Sunday morning was much better. I made my way to Three Bridges station to catch a train. The Gatwick Express was making extra stops to pick up runners and then it whisked us into Brighton station. The marathon starts back at Preston Park, which has its own station but it doesn't open on marathon day! So instead, a long line of runners went out the side exit of the station and walked our way to the start area. This wasn't too far and the weather was pleasant. Later the weather would be really hot - perhaps not as hot as 2017 by all accounts.
My AMEX payment got me into a special area with dedicated loos, baggage drop-off and refreshment tent. Not much in the way of seating, but a lot nicer than the cattle herding that appeared to be going on in the main area. There was however a downside: as I was not in the main corral, I had no way to find the pacer that I intended to follow. In fact, I never saw a pacer for the whole race - I don't think they wore balloons or banners like other races. And to put my pacing strategy under even more pressure, we were let into the stream of runners at the front of our colour band. That meant I went off with the 3:30 runners, when I was thinking of running more like 3:45. As it was, even that was probably optimistic and so I did what everyone does on their marathon debut and went out way too fast. It all felt good, but when I went through half way at close to a half marathon PB, I knew there was no way I'd be able to keep that up. At the 35km mark the wheels started to come off, as they say. I ended up walking the section near the power station. Everyone says this section is the worst, with a lack of support and dreary view. However, I thought there were quite a lot of people out supporting us and the crews at the refreshment tables were also enthusiastic.

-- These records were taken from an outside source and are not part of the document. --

--- src/rtl/mac_array_pkg.sv ---
// ------------------------------------------------
// array configuration for the MAC engine
// lane count and multiplier depth
// ------------------------------------------------

package mac_array_pkg;

    // lanes fed in rotation
    localparam int NUM_LANES  = 4;
    localparam int LANE_IDX_W = 2;

    // multiplier pipeline depth used by each lane, 1 to 4
    localparam int MUL_STAGES = 2;

endpackage

--- src/rtl/mac_collect.sv ---
// ------------------------------------------------
// result collector
// drains lanes in the dispatch rotation so results
// leave in entry order, one-entry output register
// ------------------------------------------------
`timescale 1ns/1ps

module mac_collect (
    input  logic                                clk,
    input  logic                                rst_n,
    input  logic [mac_array_pkg::NUM_LANES-1:0] res_valid_i,
    input  mac_arith_pkg::result_t              res_d_i [mac_array_pkg::NUM_LANES],
    output logic [mac_array_pkg::NUM_LANES-1:0] res_ready_o,
    output logic                                out_valid_o,
    input  logic                                out_ready_i,
    output mac_arith_pkg::result_t              out_d_o
);

    logic [mac_array_pkg::LANE_IDX_W-1:0] ptr_q;
    logic                                 out_valid_q;
    mac_arith_pkg::result_t               out_d_q;
    logic                                 can_load;
    logic                                 take;

    // room when empty or draining this cycle
    assign can_load = !out_valid_q || out_ready_i;
    assign take     = res_valid_i[ptr_q] && can_load;

    always_comb begin
        res_ready_o        = '0;
        res_ready_o[ptr_q] = can_load;
    end

    always_ff @(posedge clk or negedge rst_n) begin
        if (!rst_n) begin
            ptr_q       <= '0;
            out_valid_q <= 1'b0;
        end else if (take) begin
            out_valid_q <= 1'b1;
            if (ptr_q == mac_array_pkg::LANE_IDX_W'(mac_array_pkg::NUM_LANES - 1)) begin
                ptr_q <= '0;
            end else begin
                ptr_q <= ptr_q + 1'b1;
            end
        end else if (out_ready_i) begin
            out_valid_q <= 1'b0;
        end
    end

    always_ff @(posedge clk) begin
        if (take) begin
            out_d_q <= res_d_i[ptr_q];
        end
    end

    assign out_valid_o = out_valid_q;
    assign out_d_o     = out_d_q;

    a_out_stable: assert property (@(posedge clk) disable iff (!rst_n)
        out_valid_o && !out_ready_i |=> out_valid_o && $stable(out_d_o));

endmodule

--- config.mk ---
export PLATFORM = sky130hd
export DESIGN_NAME = mac_collect
export DESIGN_NICKNAME = d
export VERILOG_FILES = /design/src/rtl/mac_arith_pkg.sv /design/src/rtl/mac_array_pkg.sv /design/src/rtl/mac_collect.sv
export SDC_FILE = /design/constraint.sdc
export NUM_CORES = 1
export LEC_CHECK = 0
export ABC_AREA = 1
export BUFFER_PORTS_ARGS = -buffer_cell sky130_fd_sc_hd__buf_2
export CORE_AREA = 4 4 217 219
export CTS_BUF_LIST = sky130_fd_sc_hd__clkbuf_4 sky130_fd_sc_hd__clkbuf_8
export DETAILED_ROUTE_END_ITERATION = 12
export DIE_AREA = 0 0 221 223
export GPL_TIMING_DRIVEN = 0
export PLACE_DENSITY = 0.46
export SYNTH_ARGS = -nofsm -noshare
export SYNTH_HDL_FRONTEND = slang
export SYNTH_SLANG_ARGS = --single-unit
--- constraint.sdc ---
create_clock -name clk -period 3.49 [get_ports clk]
set_input_delay 0.698 -clock clk [delete_from_list [all_inputs] [get_ports clk]]
set_output_delay 0.698 -clock clk [all_outputs]
set_load 0.01 [all_outputs]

I'd set my new Garmin Forerunner 235 to give me an estimated finish time. Every time I walked it would say 4 hours something and every time I ran it would drop just back into the 3 hour something zone. I reckon this is what kept me going. In the end I jogged over the line in 3:59:11. If you watch the video of my finish, you'll see all the runners around me travelling about twice as fast!

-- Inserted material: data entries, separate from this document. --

[src/hdl/mips_defs.svh]
// MIPS core parameters
`ifndef MIPS_DEFS_SVH
`define MIPS_DEFS_SVH

// Data path and bus address width
`define MIPS_XLEN 32

// Register file addressing
`define MIPS_RA_W 5
`define MIPS_NREGS 32

// First instruction fetch address
`define MIPS_RESET_PC 32'h0000_0000

`endif

[src/hdl/mips_pkg.sv]
// MIPS core types
`default_nettype none

package mips_pkg;

	// Primary opcode field
	typedef enum logic [5:0] {
		OP_RTYPE = 6'h00,
		OP_J     = 6'h02,
		OP_BEQ   = 6'h04,
		OP_ADDI  = 6'h08,
		OP_ORI   = 6'h0d,
		OP_LUI   = 6'h0f,
		OP_LW    = 6'h23,
		OP_SW    = 6'h2b
	} opcode_e;

	// R-type function field
	typedef enum logic [5:0] {
		FN_ADD = 6'h20,
		FN_SUB = 6'h22,
		FN_AND = 6'h24,
		FN_OR  = 6'h25,
		FN_SLT = 6'h2a
	} funct_e;

	typedef enum logic [2:0] {
		ALU_ADD  = 3'd0,
		ALU_SUB  = 3'd1,
		ALU_AND  = 3'd2,
		ALU_OR   = 3'd3,
		ALU_SLT  = 3'd4,
		ALU_LUI  = 3'd5,
		ALU_PASS = 3'd6
	} alu_op_e;

	typedef enum logic [3:0] {
		S_FETCH,
		S_DECODE,
		S_MEM_ADDR,
		S_MEM_READ,
		S_MEM_WB,
		S_MEM_WRITE,
		S_ALU_EXEC,
		S_ALU_WB,
		S_BRANCH,
		S_JUMP
	} state_e;

	typedef struct packed {
		alu_op_e alu_op;
		logic    alu_src_imm;
		logic    imm_zero_ext;
		logic    reg_dst_rd;
		logic    mem_to_reg;
		logic    reg_write;
		logic    ir_write;
		logic    mdr_write;
		logic    pc_inc;
		logic    pc_branch;
		logic    pc_jump;
	} ctrl_t;

	// Low half is either rd/shamt/funct or the immediate
	typedef struct packed {
		logic [4:0] rd;
		logic [4:0] shamt;
		funct_e     funct;
	} rfields_t;

	typedef union packed {
		rfields_t    r;
		logic [15:0] imm;
	} low_t;

	typedef struct packed {
		opcode_e    op;
		logic [4:0] rs;
		logic [4:0] rt;
		low_t       lo;
	} instr_t;

endpackage

`default_nettype wire

[src/hdl/regfile.sv]
// Three-ported register file
`timescale 1ns/1ps
`default_nettype none

`include "mips_defs.svh"

module regfile (
	input  logic                  clk,
	input  logic                  we3,
	input  logic [`MIPS_RA_W-1:0] ra1,
	input  logic [`MIPS_RA_W-1:0] ra2,
	input  logic [`MIPS_RA_W-1:0] wa3,
	input  logic [`MIPS_XLEN-1:0] wd3,
	output logic [`MIPS_XLEN-1:0] rd1,
	output logic [`MIPS_XLEN-1:0] rd2
);
	logic [`MIPS_XLEN-1:0] rf [`MIPS_NREGS];

	// Write port on the rising edge
	always_ff @(posedge clk) begin
		if (we3) begin
			rf[wa3] <= wd3;
		end
	end

	// Register 0 is hardwired to zero
	assign rd1 = (ra1 != '0) ? rf[ra1] : '0;
	assign rd2 = (ra2 != '0) ? rf[ra2] : '0;

endmodule

`default_nettype wire

[src/hdl/mips_decode.sv]
// Multicycle controller
`timescale 1ns/1ps
`default_nettype none

module mips_decode (
	input  logic             clk,
	input  logic             rst,
	input  mips_pkg::instr_t instr,
	input  logic             wb_ack,
	output mips_pkg::ctrl_t  ctrl,
	output logic             wb_cyc,
	output logic             wb_stb,
	output logic             wb_we,
	output logic             data_phase
);
	mips_pkg::state_e  state_q;
	mips_pkg::state_e  state_d;
	mips_pkg::ctrl_t   ctrl_d;
	mips_pkg::alu_op_e alu_op;
	logic              funct_ok;
	logic              bus_q;
	logic              done;

	// Transfer completes on ack of our own strobe
	assign done = bus_q & wb_ack;

	// ALU operation from opcode and funct
	always_comb begin
		alu_op = mips_pkg::ALU_PASS;
		funct_ok = 1'b1;
		case (instr.op)
			mips_pkg::OP_RTYPE: begin
				case (instr.lo.r.funct)
					mips_pkg::FN_ADD: alu_op = mips_pkg::ALU_ADD;
					mips_pkg::FN_SUB: alu_op = mips_pkg::ALU_SUB;
					mips_pkg::FN_AND: alu_op = mips_pkg::ALU_AND;
					mips_pkg::FN_OR:  alu_op = mips_pkg::ALU_OR;
					mips_pkg::FN_SLT: alu_op = mips_pkg::ALU_SLT;
					default:          funct_ok = 1'b0;
				endcase
			end
			mips_pkg::OP_ADDI, mips_pkg::OP_LW, mips_pkg::OP_SW: alu_op = mips_pkg::ALU_ADD;
			mips_pkg::OP_ORI: alu_op = mips_pkg::ALU_OR;
			mips_pkg::OP_LUI: alu_op = mips_pkg::ALU_LUI;
			mips_pkg::OP_BEQ: alu_op = mips_pkg::ALU_SUB;
			default: funct_ok = 1'b0;
		endcase
	end

	always_comb begin
		state_d = state_q;
		case (state_q)
			mips_pkg::S_FETCH: if (done) state_d = mips_pkg::S_DECODE;
			mips_pkg::S_DECODE: begin
				case (instr.op)
					mips_pkg::OP_RTYPE: begin
						state_d = funct_ok ? mips_pkg::S_ALU_EXEC : mips_pkg::S_FETCH;
					end
					mips_pkg::OP_ADDI, mips_pkg::OP_ORI, mips_pkg::OP_LUI: begin
						state_d = mips_pkg::S_ALU_EXEC;
					end
					mips_pkg::OP_LW, mips_pkg::OP_SW: state_d = mips_pkg::S_MEM_ADDR;
					mips_pkg::OP_BEQ: state_d = mips_pkg::S_BRANCH;
					mips_pkg::OP_J:   state_d = mips_pkg::S_JUMP;
					// Unknown opcode is dropped
					default: state_d = mips_pkg::S_FETCH;
				endcase
			end
			mips_pkg::S_MEM_ADDR: begin
				if (instr.op == mips_pkg::OP_LW) begin
					state_d = mips_pkg::S_MEM_READ;
				end else begin
					state_d = mips_pkg::S_MEM_WRITE;
				end
			end
			mips_pkg::S_MEM_READ:  if (done) state_d = mips_pkg::S_MEM_WB;
			mips_pkg::S_MEM_WRITE: if (done) state_d = mips_pkg::S_FETCH;
			mips_pkg::S_ALU_EXEC:  state_d = mips_pkg::S_ALU_WB;
			default:               state_d = mips_pkg::S_FETCH;
		endcase
	end

	// Control for the coming state, registered below
	always_comb begin
		ctrl_d = '0;
		ctrl_d.alu_op = mips_pkg::ALU_PASS;
		case (state_d)
			mips_pkg::S_FETCH: begin
				ctrl_d.ir_write = 1'b1;
				ctrl_d.pc_inc = 1'b1;
			end
			// Address held in the ALU register through the access
			mips_pkg::S_MEM_ADDR, mips_pkg::S_MEM_READ, mips_pkg::S_MEM_WRITE,
			mips_pkg::S_MEM_WB: begin
				ctrl_d.alu_op = mips_pkg::ALU_ADD;
				ctrl_d.alu_src_imm = 1'b1;
				ctrl_d.mdr_write = (state_d == mips_pkg::S_MEM_READ);
				ctrl_d.mem_to_reg = (state_d == mips_pkg::S_MEM_WB);
				ctrl_d.reg_write = (state_d == mips_pkg::S_MEM_WB);
			end
			mips_pkg::S_ALU_EXEC, mips_pkg::S_ALU_WB: begin
				ctrl_d.alu_op = alu_op;
				ctrl_d.alu_src_imm = (instr.op != mips_pkg::OP_RTYPE);
				ctrl_d.imm_zero_ext = (instr.op == mips_pkg::OP_ORI);
				ctrl_d.reg_dst_rd = (instr.op == mips_pkg::OP_RTYPE);
				ctrl_d.reg_write = (state_d == mips_pkg::S_ALU_WB);
			end
			mips_pkg::S_BRANCH: begin
				ctrl_d.alu_op = mips_pkg::ALU_SUB;
				ctrl_d.pc_branch = 1'b1;
			end
			mips_pkg::S_JUMP: ctrl_d.pc_jump = 1'b1;
			default: ;
		endcase
	end

	always_ff @(posedge clk) begin
		if (rst) begin
			state_q <= mips_pkg::S_FETCH;
			ctrl <= '0;
			bus_q <= 1'b0;
			wb_we <= 1'b0;
			data_phase <= 1'b0;
		end else begin
			state_q <= state_d;
			ctrl <= ctrl_d;
			bus_q <= (state_d == mips_pkg::S_FETCH) || (state_d == mips_pkg::S_MEM_READ) ||
				(state_d == mips_pkg::S_MEM_WRITE);
			wb_we <= (state_d == mips_pkg::S_MEM_WRITE);
			data_phase <= (state_d == mips_pkg::S_MEM_READ) ||
				(state_d == mips_pkg::S_MEM_WRITE);
		end
	end

	assign wb_cyc = bus_q;
	assign wb_stb = bus_q;

endmodule

`default_nettype wire

[src/hdl/mips_execute.sv]
// ALU and program counter
`timescale 1ns/1ps
`default_nettype none

`include "mips_defs.svh"

module mips_execute (
	input  logic                  clk,
	input  logic                  rst,
	input  mips_pkg::ctrl_t       ctrl,
	input  mips_pkg::instr_t      instr,
	input  logic [`MIPS_XLEN-1:0] rd1,
	input  logic [`MIPS_XLEN-1:0] rd2,
	input  logic                  wb_ack,
	output logic [`MIPS_XLEN-1:0] pc,
	output logic [`MIPS_XLEN-1:0] alu_out
);
	logic [15:0]           imm;
	logic [`MIPS_XLEN-1:0] imm_sext;
	logic [`MIPS_XLEN-1:0] imm_ext;
	logic [`MIPS_XLEN-1:0] b;
	logic [`MIPS_XLEN-1:0] alu_res;
	logic [`MIPS_XLEN-1:0] br_target;
	logic [`MIPS_XLEN-1:0] j_target;
	logic                  equal;

	assign imm = instr.lo.imm;
	assign imm_sext = {{(`MIPS_XLEN-16){imm[15]}}, imm};
	// ori takes the immediate unsigned
	assign imm_ext = ctrl.imm_zero_ext ? {{(`MIPS_XLEN-16){1'b0}}, imm} : imm_sext;
	assign b = ctrl.alu_src_imm ? imm_ext : rd2;

	always_comb begin
		case (ctrl.alu_op)
			mips_pkg::ALU_ADD: alu_res = rd1 + b;
			mips_pkg::ALU_SUB: alu_res = rd1 - b;
			mips_pkg::ALU_AND: alu_res = rd1 & b;
			mips_pkg::ALU_OR:  alu_res = rd1 | b;
			mips_pkg::ALU_SLT: alu_res = {{(`MIPS_XLEN-1){1'b0}}, $signed(rd1) < $signed(b)};
			mips_pkg::ALU_LUI: alu_res = {b[15:0], {(`MIPS_XLEN-16){1'b0}}};
			default:           alu_res = b;
		endcase
	end

	// PC already points past the branch when these are used
	assign equal = (rd1 == rd2);
	assign br_target = pc + {imm_sext[`MIPS_XLEN-3:0], 2'b00};
	assign j_target = {pc[`MIPS_XLEN-1:28], instr.rs, instr.rt, imm, 2'b00};

	always_ff @(posedge clk) begin
		if (rst) begin
			pc <= `MIPS_RESET_PC;
		end else if (ctrl.pc_inc && wb_ack) begin
			pc <= pc + `MIPS_XLEN'd4;
		end else if (ctrl.pc_branch && equal) begin
			pc <= br_target;
		end else if (ctrl.pc_jump) begin
			pc <= j_target;
		end
	end

	// ALU result register, loaded every cycle
	always_ff @(posedge clk) begin
		alu_out <= alu_res;
	end

endmodule

`default_nettype wire

[src/hdl/mips_result.sv]
// Instruction and data registers, write-back
`timescale 1ns/1ps
`default_nettype none

`include "mips_defs.svh"

module mips_result (
	input  logic                  clk,
	input  logic                  rst,
	input  mips_pkg::ctrl_t       ctrl,
	input  logic [`MIPS_XLEN-1:0] wb_rdata,
	input  logic                  wb_ack,
	input  logic [`MIPS_XLEN-1:0] alu_out,
	output mips_pkg::instr_t      instr,
	output logic                  we3,
	output logic [`MIPS_RA_W-1:0] wa3,
	output logic [`MIPS_XLEN-1:0] wd3
);
	logic [`MIPS_XLEN-1:0] mdr;

	// Instruction register, captured on fetch ack
	always_ff @(posedge clk) begin
		if (rst) begin
			instr <= '0;
		end else if (ctrl.ir_write && wb_ack) begin
			instr <= mips_pkg::instr_t'(wb_rdata);
		end
	end

	// Load data
	always_ff @(posedge clk) begin
		if (ctrl.mdr_write && wb_ack) begin
			mdr <= wb_rdata;
		end
	end

	assign we3 = ctrl.reg_write;
	assign wa3 = ctrl.reg_dst_rd ? instr.lo.r.rd : instr.rt;
	assign wd3 = ctrl.mem_to_reg ? mdr : alu_out;

endmodule

`default_nettype wire

[src/hdl/mips_core.sv]
// Multicycle MIPS core, Wishbone master
`timescale 1ns/1ps
`default_nettype none

`include "mips_defs.svh"

module mips_core (
	input  logic                  clk,
	input  logic                  rst,
	output logic                  wb_cyc,
	output logic                  wb_stb,
	output logic                  wb_we,
	output logic [`MIPS_XLEN-1:0] wb_adr,
	output logic [`MIPS_XLEN-1:0] wb_wdata,
	input  logic [`MIPS_XLEN-1:0] wb_rdata,
	input  logic                  wb_ack
);
	mips_pkg::ctrl_t       ctrl;
	mips_pkg::instr_t      instr;
	logic                  data_phase;
	logic [`MIPS_XLEN-1:0] pc;
	logic [`MIPS_XLEN-1:0] alu_out;
	logic [`MIPS_XLEN-1:0] rd1;
	logic [`MIPS_XLEN-1:0] wd3;
	logic [`MIPS_RA_W-1:0] wa3;
	logic                  we3;

	// Fetch from the PC, data accesses from the ALU register
	assign wb_adr = data_phase ? alu_out : pc;

	mips_decode decode_i (
		.clk        (clk),
		.rst        (rst),
		.instr      (instr),
		.wb_ack     (wb_ack),
		.ctrl       (ctrl),
		.wb_cyc     (wb_cyc),
		.wb_stb     (wb_stb),
		.wb_we      (wb_we),
		.data_phase (data_phase)
	);

	mips_execute execute_i (
		.clk     (clk),
		.rst     (rst),
		.ctrl    (ctrl),
		.instr   (instr),
		.rd1     (rd1),
		.rd2     (wb_wdata),
		.wb_ack  (wb_ack),
		.pc      (pc),
		.alu_out (alu_out)
	);

	mips_result result_i (
		.clk      (clk),
		.rst      (rst),
		.ctrl     (ctrl),
		.wb_rdata (wb_rdata),
		.wb_ack   (wb_ack),
		.alu_out  (alu_out),
		.instr    (instr),
		.we3      (we3),
		.wa3      (wa3),
		.wd3      (wd3)
	);

	// Store data comes straight from read port 2
	regfile regfile_i (
		.clk (clk),
		.we3 (we3),
		.ra1 (instr.rs),
		.ra2 (instr.rt),
		.wa3 (wa3),
		.wd3 (wd3),
		.rd1 (rd1),
		.rd2 (wb_wdata)
	);

endmodule

`default_nettype wire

I wish I could tell you about all the sights, such as the Pavilion, but I was so focused on running that not only did I miss them all, but I also missed my family on the two or three times that they saw me go past. The organisation at the end was good, my bag was ready for me as the man in the truck read my number as I approached. It was nice having the reception area on the beach, but it was a pain to get off due to the limited access across the miniature railway line.
If you are looking for a well supported race without the hassle of a ballot entry, then Brighton seems to be the one to go for. I'm glad this was my first. The Morpeth 2 Newcastle was going to be, if I didn't get in to London. Knowing that people will be disappointed not to get a London place, Brighton offer a few thousand extra places shortly after the ballot result. I probably paid over the odds as a result, but ultimately I don't regret it. The Morpeth 2 Newcastle Marathon 2016 was going to be something quite different and could have been much tougher if it had been my first.